--- DATASET EXCERPTS Enclosed Below ---

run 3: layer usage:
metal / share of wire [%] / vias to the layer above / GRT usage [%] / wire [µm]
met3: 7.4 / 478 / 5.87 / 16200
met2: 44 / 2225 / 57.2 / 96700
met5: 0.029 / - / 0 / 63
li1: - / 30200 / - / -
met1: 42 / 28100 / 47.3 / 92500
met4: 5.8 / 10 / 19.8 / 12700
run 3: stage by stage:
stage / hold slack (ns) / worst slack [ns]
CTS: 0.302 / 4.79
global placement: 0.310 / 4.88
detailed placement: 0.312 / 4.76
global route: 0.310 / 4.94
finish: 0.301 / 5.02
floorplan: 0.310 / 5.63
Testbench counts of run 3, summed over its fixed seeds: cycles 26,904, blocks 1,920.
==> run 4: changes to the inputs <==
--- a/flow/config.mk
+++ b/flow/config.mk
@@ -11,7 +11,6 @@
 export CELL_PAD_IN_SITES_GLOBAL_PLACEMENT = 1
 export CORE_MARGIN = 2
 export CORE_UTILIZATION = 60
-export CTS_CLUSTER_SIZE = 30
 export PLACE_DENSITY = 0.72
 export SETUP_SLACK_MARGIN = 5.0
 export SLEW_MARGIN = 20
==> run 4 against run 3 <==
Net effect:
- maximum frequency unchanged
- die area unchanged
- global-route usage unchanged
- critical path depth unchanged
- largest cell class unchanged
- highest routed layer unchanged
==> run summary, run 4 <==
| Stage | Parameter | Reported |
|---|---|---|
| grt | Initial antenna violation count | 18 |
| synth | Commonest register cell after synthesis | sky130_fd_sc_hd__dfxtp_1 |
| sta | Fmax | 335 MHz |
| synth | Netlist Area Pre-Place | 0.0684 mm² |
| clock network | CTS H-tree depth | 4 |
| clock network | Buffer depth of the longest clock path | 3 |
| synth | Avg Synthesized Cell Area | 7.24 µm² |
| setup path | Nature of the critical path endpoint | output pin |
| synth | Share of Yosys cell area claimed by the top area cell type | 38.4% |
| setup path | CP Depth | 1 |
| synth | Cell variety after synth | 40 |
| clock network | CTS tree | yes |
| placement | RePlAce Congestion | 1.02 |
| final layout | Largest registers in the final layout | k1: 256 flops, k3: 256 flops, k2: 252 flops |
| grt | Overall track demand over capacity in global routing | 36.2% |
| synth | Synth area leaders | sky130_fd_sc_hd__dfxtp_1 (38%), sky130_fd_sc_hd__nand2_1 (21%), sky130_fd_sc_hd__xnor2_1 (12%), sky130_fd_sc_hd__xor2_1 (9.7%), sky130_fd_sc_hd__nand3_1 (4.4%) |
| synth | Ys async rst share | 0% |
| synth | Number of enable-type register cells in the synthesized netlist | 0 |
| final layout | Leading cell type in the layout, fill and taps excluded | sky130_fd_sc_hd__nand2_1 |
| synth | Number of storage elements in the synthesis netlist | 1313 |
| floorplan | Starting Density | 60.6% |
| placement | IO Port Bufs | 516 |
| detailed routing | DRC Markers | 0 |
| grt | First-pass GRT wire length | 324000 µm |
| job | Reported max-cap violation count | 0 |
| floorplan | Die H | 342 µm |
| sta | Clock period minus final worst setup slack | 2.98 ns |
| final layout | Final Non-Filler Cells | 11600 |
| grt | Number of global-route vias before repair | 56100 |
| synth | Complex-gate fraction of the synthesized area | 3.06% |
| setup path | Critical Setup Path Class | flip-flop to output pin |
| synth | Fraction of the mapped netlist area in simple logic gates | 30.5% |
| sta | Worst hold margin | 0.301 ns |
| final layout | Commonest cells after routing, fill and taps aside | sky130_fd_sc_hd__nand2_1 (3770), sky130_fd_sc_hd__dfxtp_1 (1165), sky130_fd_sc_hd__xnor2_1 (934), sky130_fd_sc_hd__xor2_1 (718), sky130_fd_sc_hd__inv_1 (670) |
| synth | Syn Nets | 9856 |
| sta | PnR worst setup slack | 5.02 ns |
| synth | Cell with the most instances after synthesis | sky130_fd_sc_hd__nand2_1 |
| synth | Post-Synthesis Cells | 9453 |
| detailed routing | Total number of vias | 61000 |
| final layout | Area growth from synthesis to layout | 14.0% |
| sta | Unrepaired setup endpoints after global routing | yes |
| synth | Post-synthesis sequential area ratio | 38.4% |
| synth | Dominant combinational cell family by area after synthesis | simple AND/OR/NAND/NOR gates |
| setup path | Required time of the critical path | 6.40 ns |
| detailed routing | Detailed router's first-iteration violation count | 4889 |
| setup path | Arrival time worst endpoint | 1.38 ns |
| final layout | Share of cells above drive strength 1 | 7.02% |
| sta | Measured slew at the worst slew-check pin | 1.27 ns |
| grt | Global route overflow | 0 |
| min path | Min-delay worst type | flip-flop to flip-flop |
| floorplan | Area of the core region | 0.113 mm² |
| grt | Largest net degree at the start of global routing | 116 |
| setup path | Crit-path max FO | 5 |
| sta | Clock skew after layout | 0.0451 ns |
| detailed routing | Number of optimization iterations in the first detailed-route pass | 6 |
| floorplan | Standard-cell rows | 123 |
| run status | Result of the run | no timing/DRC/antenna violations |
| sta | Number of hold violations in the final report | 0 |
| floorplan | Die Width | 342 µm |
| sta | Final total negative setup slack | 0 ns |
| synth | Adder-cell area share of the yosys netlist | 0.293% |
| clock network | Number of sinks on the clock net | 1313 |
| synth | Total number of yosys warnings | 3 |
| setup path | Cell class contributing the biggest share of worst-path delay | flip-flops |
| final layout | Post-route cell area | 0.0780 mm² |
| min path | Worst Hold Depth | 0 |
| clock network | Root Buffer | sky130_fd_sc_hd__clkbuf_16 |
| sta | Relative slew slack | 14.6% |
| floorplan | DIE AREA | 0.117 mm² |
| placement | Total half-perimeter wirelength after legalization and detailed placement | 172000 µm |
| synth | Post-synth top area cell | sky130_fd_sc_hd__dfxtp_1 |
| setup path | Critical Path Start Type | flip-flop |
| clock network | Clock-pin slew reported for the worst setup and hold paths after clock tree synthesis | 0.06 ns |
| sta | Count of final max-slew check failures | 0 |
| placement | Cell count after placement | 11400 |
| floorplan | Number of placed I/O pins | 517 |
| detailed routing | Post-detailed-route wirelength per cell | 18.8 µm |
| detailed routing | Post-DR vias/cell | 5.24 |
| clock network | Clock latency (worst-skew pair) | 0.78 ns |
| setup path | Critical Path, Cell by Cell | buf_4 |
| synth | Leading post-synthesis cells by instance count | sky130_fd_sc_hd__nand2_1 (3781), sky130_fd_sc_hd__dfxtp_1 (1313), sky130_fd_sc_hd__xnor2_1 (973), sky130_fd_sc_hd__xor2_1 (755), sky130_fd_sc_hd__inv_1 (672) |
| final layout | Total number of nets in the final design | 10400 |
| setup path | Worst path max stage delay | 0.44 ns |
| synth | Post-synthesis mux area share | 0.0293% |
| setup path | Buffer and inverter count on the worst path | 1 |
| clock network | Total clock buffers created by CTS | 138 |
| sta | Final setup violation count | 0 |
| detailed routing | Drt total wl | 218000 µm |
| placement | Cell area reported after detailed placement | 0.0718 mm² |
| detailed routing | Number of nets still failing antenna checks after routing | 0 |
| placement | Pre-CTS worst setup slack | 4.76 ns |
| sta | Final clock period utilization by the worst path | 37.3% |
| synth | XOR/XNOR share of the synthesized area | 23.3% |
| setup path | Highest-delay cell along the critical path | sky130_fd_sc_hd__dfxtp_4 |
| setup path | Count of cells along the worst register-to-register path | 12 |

--- End of Enclosed DATASET EXCERPTS ---
--- DATASET EXCERPTS Enclosed Below ---

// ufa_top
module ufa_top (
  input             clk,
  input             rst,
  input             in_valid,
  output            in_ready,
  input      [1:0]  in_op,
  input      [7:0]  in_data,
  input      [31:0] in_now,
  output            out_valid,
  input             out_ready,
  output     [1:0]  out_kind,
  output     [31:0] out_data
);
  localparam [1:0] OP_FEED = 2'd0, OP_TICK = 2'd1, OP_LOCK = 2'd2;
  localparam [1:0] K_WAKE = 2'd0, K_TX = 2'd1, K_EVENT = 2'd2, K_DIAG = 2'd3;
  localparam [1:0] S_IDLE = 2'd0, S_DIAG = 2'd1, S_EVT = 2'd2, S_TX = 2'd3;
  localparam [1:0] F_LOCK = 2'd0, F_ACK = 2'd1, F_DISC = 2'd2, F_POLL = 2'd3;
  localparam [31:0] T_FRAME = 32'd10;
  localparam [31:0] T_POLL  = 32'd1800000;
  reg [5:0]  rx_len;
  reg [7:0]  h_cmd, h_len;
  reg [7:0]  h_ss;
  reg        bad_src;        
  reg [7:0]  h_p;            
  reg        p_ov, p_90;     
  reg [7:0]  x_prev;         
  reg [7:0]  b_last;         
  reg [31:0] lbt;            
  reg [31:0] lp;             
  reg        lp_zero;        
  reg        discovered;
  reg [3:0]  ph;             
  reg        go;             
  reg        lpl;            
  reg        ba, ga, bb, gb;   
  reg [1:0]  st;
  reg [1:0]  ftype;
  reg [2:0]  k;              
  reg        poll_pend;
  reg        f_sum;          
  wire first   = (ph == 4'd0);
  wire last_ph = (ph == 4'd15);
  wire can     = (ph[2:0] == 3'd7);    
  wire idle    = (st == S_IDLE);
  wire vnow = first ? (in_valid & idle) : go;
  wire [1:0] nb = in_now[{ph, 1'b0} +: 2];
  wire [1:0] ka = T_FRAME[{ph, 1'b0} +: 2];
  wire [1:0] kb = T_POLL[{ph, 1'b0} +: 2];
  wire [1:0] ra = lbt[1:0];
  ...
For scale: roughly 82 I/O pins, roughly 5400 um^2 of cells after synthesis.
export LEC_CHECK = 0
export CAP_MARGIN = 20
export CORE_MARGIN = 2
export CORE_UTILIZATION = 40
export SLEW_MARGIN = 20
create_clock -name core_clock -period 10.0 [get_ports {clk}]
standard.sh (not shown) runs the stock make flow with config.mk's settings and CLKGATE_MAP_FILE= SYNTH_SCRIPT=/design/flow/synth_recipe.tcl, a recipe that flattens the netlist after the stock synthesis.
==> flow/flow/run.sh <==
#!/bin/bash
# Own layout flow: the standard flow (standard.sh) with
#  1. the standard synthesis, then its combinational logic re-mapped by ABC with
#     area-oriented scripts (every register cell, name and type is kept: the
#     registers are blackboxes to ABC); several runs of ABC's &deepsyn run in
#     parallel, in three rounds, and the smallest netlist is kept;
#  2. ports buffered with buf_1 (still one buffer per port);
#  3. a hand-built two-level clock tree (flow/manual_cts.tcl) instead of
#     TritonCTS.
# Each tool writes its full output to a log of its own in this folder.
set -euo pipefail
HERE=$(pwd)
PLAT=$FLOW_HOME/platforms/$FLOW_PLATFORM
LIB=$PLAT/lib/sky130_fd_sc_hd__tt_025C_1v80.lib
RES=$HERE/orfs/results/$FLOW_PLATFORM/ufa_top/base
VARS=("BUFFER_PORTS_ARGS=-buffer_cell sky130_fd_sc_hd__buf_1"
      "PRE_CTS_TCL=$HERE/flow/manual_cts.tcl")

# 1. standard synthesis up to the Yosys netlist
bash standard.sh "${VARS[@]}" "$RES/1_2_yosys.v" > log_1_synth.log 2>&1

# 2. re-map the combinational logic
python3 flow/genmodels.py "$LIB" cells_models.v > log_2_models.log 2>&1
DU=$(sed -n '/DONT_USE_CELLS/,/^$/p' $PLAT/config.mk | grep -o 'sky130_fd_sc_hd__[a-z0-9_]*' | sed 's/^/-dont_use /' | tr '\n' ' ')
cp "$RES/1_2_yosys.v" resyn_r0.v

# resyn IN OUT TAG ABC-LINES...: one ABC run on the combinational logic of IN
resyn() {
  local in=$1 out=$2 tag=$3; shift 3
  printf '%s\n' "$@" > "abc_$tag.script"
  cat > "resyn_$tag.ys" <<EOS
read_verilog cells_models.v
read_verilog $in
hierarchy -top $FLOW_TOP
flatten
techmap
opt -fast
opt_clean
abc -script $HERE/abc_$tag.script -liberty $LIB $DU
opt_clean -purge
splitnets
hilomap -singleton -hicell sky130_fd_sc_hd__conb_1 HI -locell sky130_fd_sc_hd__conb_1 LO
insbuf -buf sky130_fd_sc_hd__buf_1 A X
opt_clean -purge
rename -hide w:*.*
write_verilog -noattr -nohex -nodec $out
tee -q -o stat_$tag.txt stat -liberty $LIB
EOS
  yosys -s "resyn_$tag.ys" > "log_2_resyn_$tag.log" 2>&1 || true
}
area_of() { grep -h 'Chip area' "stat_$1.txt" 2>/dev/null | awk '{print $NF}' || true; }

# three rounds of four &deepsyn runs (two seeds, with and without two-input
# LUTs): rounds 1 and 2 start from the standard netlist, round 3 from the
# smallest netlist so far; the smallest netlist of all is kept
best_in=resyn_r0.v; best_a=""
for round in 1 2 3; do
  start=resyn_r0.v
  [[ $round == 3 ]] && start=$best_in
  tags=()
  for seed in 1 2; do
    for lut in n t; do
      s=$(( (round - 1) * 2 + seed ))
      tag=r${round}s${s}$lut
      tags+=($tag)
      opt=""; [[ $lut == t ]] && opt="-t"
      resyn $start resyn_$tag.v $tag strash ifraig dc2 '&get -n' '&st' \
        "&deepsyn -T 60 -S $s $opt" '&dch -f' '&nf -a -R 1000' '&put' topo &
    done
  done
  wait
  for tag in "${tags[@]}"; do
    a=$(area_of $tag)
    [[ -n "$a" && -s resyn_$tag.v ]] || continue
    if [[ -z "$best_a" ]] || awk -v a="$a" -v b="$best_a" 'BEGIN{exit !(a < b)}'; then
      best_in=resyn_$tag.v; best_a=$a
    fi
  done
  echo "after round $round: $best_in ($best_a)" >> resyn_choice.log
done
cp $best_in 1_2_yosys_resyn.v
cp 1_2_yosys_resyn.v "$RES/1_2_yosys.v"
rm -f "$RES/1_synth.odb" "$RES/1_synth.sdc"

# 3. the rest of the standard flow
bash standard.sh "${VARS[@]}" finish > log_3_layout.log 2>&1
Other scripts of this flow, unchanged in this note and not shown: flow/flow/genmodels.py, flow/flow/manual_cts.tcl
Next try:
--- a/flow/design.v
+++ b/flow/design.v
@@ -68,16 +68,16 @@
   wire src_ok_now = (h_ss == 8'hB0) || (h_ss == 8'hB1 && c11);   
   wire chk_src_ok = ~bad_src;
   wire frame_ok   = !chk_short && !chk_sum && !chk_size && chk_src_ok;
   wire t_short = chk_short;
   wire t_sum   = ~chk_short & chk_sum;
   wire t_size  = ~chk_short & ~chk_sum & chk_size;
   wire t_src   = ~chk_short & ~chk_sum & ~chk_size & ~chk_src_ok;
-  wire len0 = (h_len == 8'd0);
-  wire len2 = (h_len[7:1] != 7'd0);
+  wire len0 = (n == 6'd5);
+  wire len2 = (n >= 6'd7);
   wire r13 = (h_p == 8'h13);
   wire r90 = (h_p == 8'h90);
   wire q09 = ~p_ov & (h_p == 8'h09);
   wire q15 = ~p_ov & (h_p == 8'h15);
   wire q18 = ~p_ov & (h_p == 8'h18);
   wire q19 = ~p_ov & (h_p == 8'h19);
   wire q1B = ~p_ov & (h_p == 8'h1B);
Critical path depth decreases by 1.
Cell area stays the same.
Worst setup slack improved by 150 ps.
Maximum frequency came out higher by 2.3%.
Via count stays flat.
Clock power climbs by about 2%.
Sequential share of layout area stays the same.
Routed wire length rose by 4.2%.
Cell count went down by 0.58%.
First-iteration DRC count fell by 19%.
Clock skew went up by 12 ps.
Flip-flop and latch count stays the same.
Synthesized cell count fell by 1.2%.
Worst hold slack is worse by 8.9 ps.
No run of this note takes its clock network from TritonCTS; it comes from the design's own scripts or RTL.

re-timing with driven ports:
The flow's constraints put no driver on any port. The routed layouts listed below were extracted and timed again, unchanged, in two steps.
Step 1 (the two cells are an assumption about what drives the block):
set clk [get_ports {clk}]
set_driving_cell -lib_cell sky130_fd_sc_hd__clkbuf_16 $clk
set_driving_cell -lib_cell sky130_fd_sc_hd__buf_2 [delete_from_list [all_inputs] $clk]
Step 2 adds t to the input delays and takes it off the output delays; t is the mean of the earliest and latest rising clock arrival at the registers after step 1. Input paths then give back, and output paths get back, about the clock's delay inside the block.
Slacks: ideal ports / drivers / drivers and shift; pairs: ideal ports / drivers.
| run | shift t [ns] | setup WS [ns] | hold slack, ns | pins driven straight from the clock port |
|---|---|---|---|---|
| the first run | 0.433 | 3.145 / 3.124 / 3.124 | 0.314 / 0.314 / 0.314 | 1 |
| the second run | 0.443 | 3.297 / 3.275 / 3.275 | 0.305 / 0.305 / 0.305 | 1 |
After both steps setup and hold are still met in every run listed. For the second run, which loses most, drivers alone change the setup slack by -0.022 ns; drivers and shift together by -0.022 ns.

--- End of Enclosed DATASET EXCERPTS ---

The response must hold only the lines above from the line with "tree | yes |" through the line with "routing | 36.2% |", each copied exactly, both ends kept.

* _TASK RESULT_
| clock network | CTS tree | yes |
| placement | RePlAce Congestion | 1.02 |
| final layout | Largest registers in the final layout | k1: 256 flops, k3: 256 flops, k2: 252 flops |
| grt | Overall track demand over capacity in global routing | 36.2% |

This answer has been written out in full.